Target-Speaker Voice Activity Detection in Multi-Talker Scenarios: An Empirical Study

Konferenz: Speech Communication - 15th ITG Conference
20.09.2023-22.09.2023 in Aachen

doi:10.30420/456164049

Tagungsband: ITG-Fb. 312: Speech Communication

Seiten: 5Sprache: EnglischTyp: PDF

Autoren:
Aloradi, Ahmad; Elminshawi, Mohamed; Chetupalli, Srikanth Raj; Habets, Emanuel A. P. (International Audio Laboratories Erlangen, Germany)

Inhalt:
Target speaker voice activity detection (TS-VAD) has recently gained increasing attention due to its wide range of applications, e.g., speaker diarization and extraction. TS-VAD is usually studied under conversational speech scenarios, wherein the speech of individual speakers is partially or entirely non-overlapping.
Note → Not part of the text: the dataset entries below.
## src/hdl/bftr_pkg.sv

```systemverilog
// bftr_pkg: shared types and constants for the bitmap font text renderer
// used by bftr_glyph_rom, bftr_seq and bitmap_font_text_renderer_core
package bftr_pkg;

	localparam int unsigned GLYPH_SIZE  = 8;
	localparam int unsigned GLYPH_COUNT = 36;
	localparam int unsigned GLYPH_W     = $clog2(GLYPH_COUNT);
	localparam int unsigned ROW_W       = $clog2(GLYPH_SIZE);
	localparam int unsigned BIT_W       = $clog2(GLYPH_SIZE);

	localparam logic [ROW_W-1:0] LAST_ROW   = ROW_W'(GLYPH_SIZE - 1);
	localparam logic [15:0]      CURSOR_ADV = 16'(GLYPH_SIZE + 1);

	localparam logic [7:0] CH_ZERO = 8'h30;
	localparam logic [7:0] CH_NINE = 8'h39;
	localparam logic [7:0] CH_A    = 8'h41;
	localparam logic [7:0] CH_Z    = 8'h5A;
	localparam logic [7:0] LETTER_BASE = 8'd10;

	typedef enum logic [1:0] {
		ST_IDLE,
		ST_FETCH,
		ST_SCAN
	} seq_state_t;

	typedef struct packed {
		logic               en;
		logic [GLYPH_W-1:0] glyph;
		logic [ROW_W-1:0]   row;
	} rom_rd_t;

	typedef struct packed {
		logic               valid;
		logic [GLYPH_W-1:0] glyph;
		logic [15:0]        x;
		logic [15:0]        y;
		logic [7:0]         color;
	} start_cmd_t;

endpackage

```

## src/hdl/bitmap_font_text_renderer_core.sv

```systemverilog
// bitmap_font_text_renderer_core: top level, character beat intake and cursor
// depends on bftr_pkg, bftr_glyph_rom, bftr_seq
//
// Draws one character per input beat from a fixed 8x8 font of digits and capitals,
// emitting one pixel beat per set glyph bit, rows top to bottom and within a row
// from bit 0 upward, column cursor+8-k; the final beat of a glyph carries last.
// Other codes draw nothing. The cursor loads from start_x on new_string and moves
// right by 9 after every character. A drawing character keeps the block busy until
// its rows are scanned, longer under output stall: the font ROM read of row 0 comes
// first, later rows are prefetched while the current row is scanned one bit per
// cycle unless pixel_stall holds it. A non-drawing character never sets busy.
module bitmap_font_text_renderer_core (
	input  logic        clk,
	input  logic        arst_n,
	input  logic        char_valid,
	output logic        char_stall,
	input  logic [7:0]  ch,
	input  logic [15:0] start_x,
	input  logic [15:0] start_y,
	input  logic [7:0]  color,
	input  logic        new_string,
	output logic        pixel_valid,
	input  logic        pixel_stall,
	output logic [15:0] pixel_x,
	output logic [15:0] pixel_y,
	output logic [7:0]  pixel_color,
	output logic        last
);

	logic                                  busy;
	logic                                  accept;
	logic [15:0]                           cursor_q;
	logic [15:0]                           base_x;
	logic                                  is_digit;
	logic                                  is_letter;
	logic [7:0]                            glyph_full;
	bftr_pkg::start_cmd_t                  cmd;
	bftr_pkg::rom_rd_t                     rom_rd;
	logic [bftr_pkg::GLYPH_SIZE-1:0]       rom_rdata;

	assign char_stall = busy;
	assign accept     = char_valid && !char_stall;
	assign base_x     = new_string ? start_x : cursor_q;

	assign is_digit  = (ch >= bftr_pkg::CH_ZERO) && (ch <= bftr_pkg::CH_NINE);
	assign is_letter = (ch >= bftr_pkg::CH_A) && (ch <= bftr_pkg::CH_Z);
	assign glyph_full = is_digit ? (ch - bftr_pkg::CH_ZERO)
		: (ch - bftr_pkg::CH_A + bftr_pkg::LETTER_BASE);

	always_comb begin
		cmd.valid = accept && (is_digit || is_letter);
		cmd.glyph = glyph_full[bftr_pkg::GLYPH_W-1:0];
		cmd.x     = base_x;
		cmd.y     = start_y;
		cmd.color = color;
	end

	always_ff @(posedge clk or negedge arst_n) begin
		if (!arst_n) begin
			cursor_q <= '0;
		end else if (accept) begin
			cursor_q <= base_x + bftr_pkg::CURSOR_ADV;
		end
	end

	bftr_glyph_rom u_rom (
		.clk   (clk),
		.rd    (rom_rd),
		.rdata (rom_rdata)
	);

	bftr_seq u_seq (
		.clk         (clk),
		.arst_n      (arst_n),
		.cmd         (cmd),
		.busy        (busy),
		.rom_rd      (rom_rd),
		.rom_rdata   (rom_rdata),
		.pixel_valid (pixel_valid),
		.pixel_stall (pixel_stall),
		.pixel_x     (pixel_x),
		.pixel_y     (pixel_y),
		.pixel_color (pixel_color),
		.last        (last)
	);

endmodule

```

## src/hdl/bftr_glyph_rom.sv

```systemverilog
// bftr_glyph_rom: 36 x 8 row glyph font, synchronous read with a registered output
// depends on bftr_pkg
module bftr_glyph_rom (
	input  logic                      clk,
	input  bftr_pkg::rom_rd_t         rd,
	output logic [bftr_pkg::GLYPH_SIZE-1:0] rdata
);

	localparam logic [7:0] FONT [bftr_pkg::GLYPH_COUNT][bftr_pkg::GLYPH_SIZE] = '{
		'{8'h7E, 8'hC3, 8'hC7, 8'hCF, 8'hDB, 8'hF3, 8'hE3, 8'h7E},
		'{8'h18, 8'h38, 8'h38, 8'h18, 8'h18, 8'h18, 8'h7E, 8'h7E},
		'{8'h3C, 8'hE7, 8'h07, 8'h06, 8'h1E, 8'h78, 8'hE3, 8'hFF},
		'{8'h3C, 8'hE7, 8'h07, 8'h1C, 8'h07, 8'h07, 8'hE6, 8'h3C},
		'{8'h1C, 8'h3C, 8'h6C, 8'hCC, 8'hCC, 8'hFE, 8'h0C, 8'h1E},
		'{8'hFF, 8'hC0, 8'hFE, 8'h07, 8'h07, 8'h07, 8'hC6, 8'h7E},
		'{8'h1C, 8'h30, 8'h60, 8'hC0, 8'hFE, 8'hC3, 8'hC3, 8'h7E},
		'{8'hFF, 8'hFF, 8'hC7, 8'h07, 8'h0E, 8'h38, 8'h38, 8'h38},
		'{8'h7E, 8'h7E, 8'hC3, 8'hC3, 8'h7E, 8'hC3, 8'hC3, 8'h7E},
		'{8'h7E, 8'hC3, 8'hC3, 8'h7F, 8'h03, 8'h07, 8'h0E, 8'h7C},
		'{8'h18, 8'h3C, 8'h66, 8'hC3, 8'hC3, 8'hFF, 8'hC3, 8'hC3},
		'{8'hFC, 8'h66, 8'h66, 8'h7C, 8'h7C, 8'h66, 8'h66, 8'hFC},
		'{8'h3E, 8'h63, 8'hC0, 8'hC0, 8'hC0, 8'hC0, 8'h63, 8'h3E},
		'{8'hFC, 8'h66, 8'h63, 8'h63, 8'h63, 8'h63, 8'h66, 8'hFC},
		'{8'hFF, 8'h61, 8'h60, 8'h64, 8'h7C, 8'h64, 8'h61, 8'hFF},
		'{8'hFF, 8'h61, 8'h60, 8'h64, 8'h7C, 8'h64, 8'h60, 8'hF0},
		'{8'h3E, 8'h63, 8'hC0, 8'hC0, 8'hC7, 8'hE3, 8'h63, 8'h3F},
		'{8'hC3, 8'hC3, 8'hC3, 8'hC3, 8'hFF, 8'hC3, 8'hC3, 8'hC3},
		'{8'h7E, 8'h18, 8'h18, 8'h18, 8'h18, 8'h18, 8'h18, 8'h7E},
		'{8'h0F, 8'h06, 8'h06, 8'h06, 8'h06, 8'hC6, 8'hC6, 8'h7C},
		'{8'hE3, 8'h63, 8'h66, 8'h6C, 8'h78, 8'h6C, 8'h66, 8'hE3},
		'{8'hF0, 8'h60, 8'h60, 8'h60, 8'h60, 8'h61, 8'h63, 8'hFF},
		'{8'hC3, 8'hE7, 8'hFF, 8'hFF, 8'hDB, 8'hC3, 8'hC3, 8'hC3},
		'{8'hC3, 8'hE3, 8'hF3, 8'hDB, 8'hCF, 8'hC7, 8'hC3, 8'hC3},
		'{8'h3C, 8'h66, 8'hC3, 8'hC3, 8'hC3, 8'hC3, 8'h66, 8'h3C},
		'{8'hFE, 8'h63, 8'h63, 8'h63, 8'h7E, 8'h60, 8'h60, 8'hF0},
		'{8'h7E, 8'hC3, 8'hC3, 8'hC3, 8'hC3, 8'hCF, 8'h7E, 8'h0F},
		'{8'hFE, 8'h63, 8'h63, 8'h7E, 8'h6E, 8'h66, 8'h63, 8'hE3},
		'{8'h7E, 8'hC3, 8'hE0, 8'h70, 8'h1F, 8'h03, 8'hC6, 8'h7C},
		'{8'hFF, 8'h99, 8'h18, 8'h18, 8'h18, 8'h18, 8'h18, 8'h3C},
		'{8'hC3, 8'hC3, 8'hC3, 8'hC3, 8'hC3, 8'hC3, 8'hE7, 8'h7E},
		'{8'hC3, 8'hC3, 8'hC3, 8'hC3, 8'hC3, 8'hC3, 8'h3C, 8'h18},
		'{8'hC3, 8'hC3, 8'hC3, 8'hC3, 8'hDB, 8'hFF, 8'hE7, 8'hC3},
		'{8'hC3, 8'hC3, 8'h66, 8'h66, 8'h3C, 8'h3C, 8'h67, 8'hC3},
		'{8'hC3, 8'hC3, 8'hC3, 8'hC3, 8'h7E, 8'h18, 8'h18, 8'h3C},
		'{8'hFF, 8'hC3, 8'h86, 8'h0C, 8'h18, 8'h31, 8'h63, 8'hFF}
	};

	logic [bftr_pkg::GLYPH_SIZE-1:0] rdata_q;

	always_ff @(posedge clk) begin
		if (rd.en) begin
			rdata_q <= FONT[rd.glyph][rd.row];
		end
	end

	assign rdata = rdata_q;

endmodule

```

## src/hdl/bftr_seq.sv

```systemverilog
// bftr_seq: row fetch and bit scan sequencer with the pixel output register
// depends on bftr_pkg, drives the read port of bftr_glyph_rom
module bftr_seq (
	input  logic                            clk,
	input  logic                            arst_n,
	input  bftr_pkg::start_cmd_t            cmd,
	output logic                            busy,
	output bftr_pkg::rom_rd_t               rom_rd,
	input  logic [bftr_pkg::GLYPH_SIZE-1:0] rom_rdata,
	output logic                            pixel_valid,
	input  logic                            pixel_stall,
	output logic [15:0]                     pixel_x,
	output logic [15:0]                     pixel_y,
	output logic [7:0]                      pixel_color,
	output logic                            last
);

	localparam int unsigned GS = bftr_pkg::GLYPH_SIZE;

	bftr_pkg::seq_state_t state_q, state_d;

	logic [bftr_pkg::GLYPH_W-1:0] glyph_q;
	logic [bftr_pkg::ROW_W-1:0]   row_q;
	logic [GS-1:0]                mask_q;
	logic [15:0]                  x_q;
	logic [15:0]                  y_q;
	logic [7:0]                   color_q;

	logic                         out_valid_q;
	logic [15:0]                  out_x_q;
	logic [15:0]                  out_y_q;
	logic [7:0]                   out_color_q;
	logic                         out_last_q;

	logic [bftr_pkg::BIT_W-1:0]   bit_k;
	logic [GS-1:0]                mask_next;
	logic                         out_free;
	logic                         step;
	logic                         emit;
	logic                         row_done;
	logic                         final_row;

	// lowest set bit of the current row
	always_comb begin
		bit_k = '0;
		for (int i = GS - 1; i >= 0; i--) begin
			if (mask_q[i]) begin
				bit_k = bftr_pkg::BIT_W'(i);
			end
		end
	end

	assign mask_next = mask_q & (mask_q - GS'(1));
	assign out_free  = !out_valid_q || !pixel_stall;
	assign final_row = (row_q == bftr_pkg::LAST_ROW);
	assign step      = (state_q == bftr_pkg::ST_SCAN) && (out_free || (mask_q == '0));
	assign emit      = (state_q == bftr_pkg::ST_SCAN) && out_free && (mask_q != '0);
	assign row_done  = step && (mask_next == '0);
	assign busy      = (state_q != bftr_pkg::ST_IDLE);

	always_ff @(posedge clk or negedge arst_n) begin
		if (!arst_n) begin
			state_q <= bftr_pkg::ST_IDLE;
		end else begin
			state_q <= state_d;
		end
	end

	always_comb begin
		state_d = state_q;
		rom_rd  = '0;
		unique case (state_q)
			bftr_pkg::ST_IDLE: begin
				if (cmd.valid) begin
					state_d      = bftr_pkg::ST_FETCH;
					rom_rd.en    = 1'b1;
					rom_rd.glyph = cmd.glyph;
					rom_rd.row   = '0;
				end
			end
			bftr_pkg::ST_FETCH: begin
				// row 0 arrives now, prefetch row 1
				state_d      = bftr_pkg::ST_SCAN;
				rom_rd.en    = 1'b1;
				rom_rd.glyph = glyph_q;
				rom_rd.row   = bftr_pkg::ROW_W'(1);
			end
			bftr_pkg::ST_SCAN: begin
				if (row_done) begin
					if (final_row) begin
						state_d = bftr_pkg::ST_IDLE;
					end else if (row_q < bftr_pkg::LAST_ROW - bftr_pkg::ROW_W'(1)) begin
						rom_rd.en    = 1'b1;
						rom_rd.glyph = glyph_q;
						rom_rd.row   = row_q + bftr_pkg::ROW_W'(2);
					end
				end
			end
			default: begin
				state_d = bftr_pkg::ST_IDLE;
			end
		endcase
	end

	always_ff @(posedge clk or negedge arst_n) begin
		if (!arst_n) begin
			mask_q <= '0;
			row_q  <= '0;
		end else begin
			if (state_q == bftr_pkg::ST_IDLE && cmd.valid) begin
				row_q <= '0;
			end else if (state_q == bftr_pkg::ST_FETCH) begin
				mask_q <= rom_rdata;
			end else if (step) begin
				if (row_done && !final_row) begin
					mask_q <= rom_rdata;
					row_q  <= row_q + bftr_pkg::ROW_W'(1);
				end else begin
					mask_q <= mask_next;
				end
			end
		end
	end

	always_ff @(posedge clk) begin
		if (state_q == bftr_pkg::ST_IDLE && cmd.valid) begin
			glyph_q <= cmd.glyph;
			x_q     <= cmd.x;
			y_q     <= cmd.y;
			color_q <= cmd.color;
		end
	end

	always_ff @(posedge clk or negedge arst_n) begin
		if (!arst_n) begin
			out_valid_q <= 1'b0;
		end else if (emit) begin
			out_valid_q <= 1'b1;
		end else if (!pixel_stall) begin
			out_valid_q <= 1'b0;
		end
	end

	// bit k lands at column cursor + 8 - k
	always_ff @(posedge clk) begin
		if (emit) begin
			out_x_q     <= x_q + 16'(GS) - 16'(bit_k);
			out_y_q     <= y_q + 16'(row_q);
			out_color_q <= color_q;
			out_last_q  <= final_row && (mask_next == '0);
		end
	end

	assign pixel_valid = out_valid_q;
	assign pixel_x     = out_x_q;
	assign pixel_y     = out_y_q;
	assign pixel_color = out_color_q;
	assign last        = out_last_q;

	a_start_when_idle: assert property (@(posedge clk) disable iff (!arst_n)
		cmd.valid |-> state_q == bftr_pkg::ST_IDLE)
		else $error("start command while sequencer busy");

	a_last_ends_glyph: assert property (@(posedge clk) disable iff (!arst_n)
		emit && final_row && (mask_next == '0) |=> state_q == bftr_pkg::ST_IDLE)
		else $error("sequencer still busy after last beat");

	a_idle_mask_empty: assert property (@(posedge clk) disable iff (!arst_n)
		state_q == bftr_pkg::ST_IDLE |-> mask_q == '0)
		else $error("pending glyph bits while idle");

	a_row_nonempty: assert property (@(posedge clk) disable iff (!arst_n)
		state_q == bftr_pkg::ST_FETCH |=> mask_q != '0)
		else $error("glyph row 0 empty");

endmodule
```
This potentially restricts the application of TS-VAD systems to less challenging acoustic environments. In this work, we study TS-VAD for fully overlapped speech mixtures. We conduct an ablation study with Personal VAD 2.0 as the baseline to gain a deeper understanding of the choice of TS-VAD components and their effect on the detection performance. Our experiments on WSJ0-2Mix and Libri2Mix datasets show that existing TS-VAD architectures generalize to multitalker environments involving full speaker overlap. Furthermore, we found that TS-VAD performance is sensitive to the target conditioning and its fusion method with the voice activity detection network. We found multiple configurations of target conditioning and fusion methods that outperform the baseline in single- and multi-talker settings.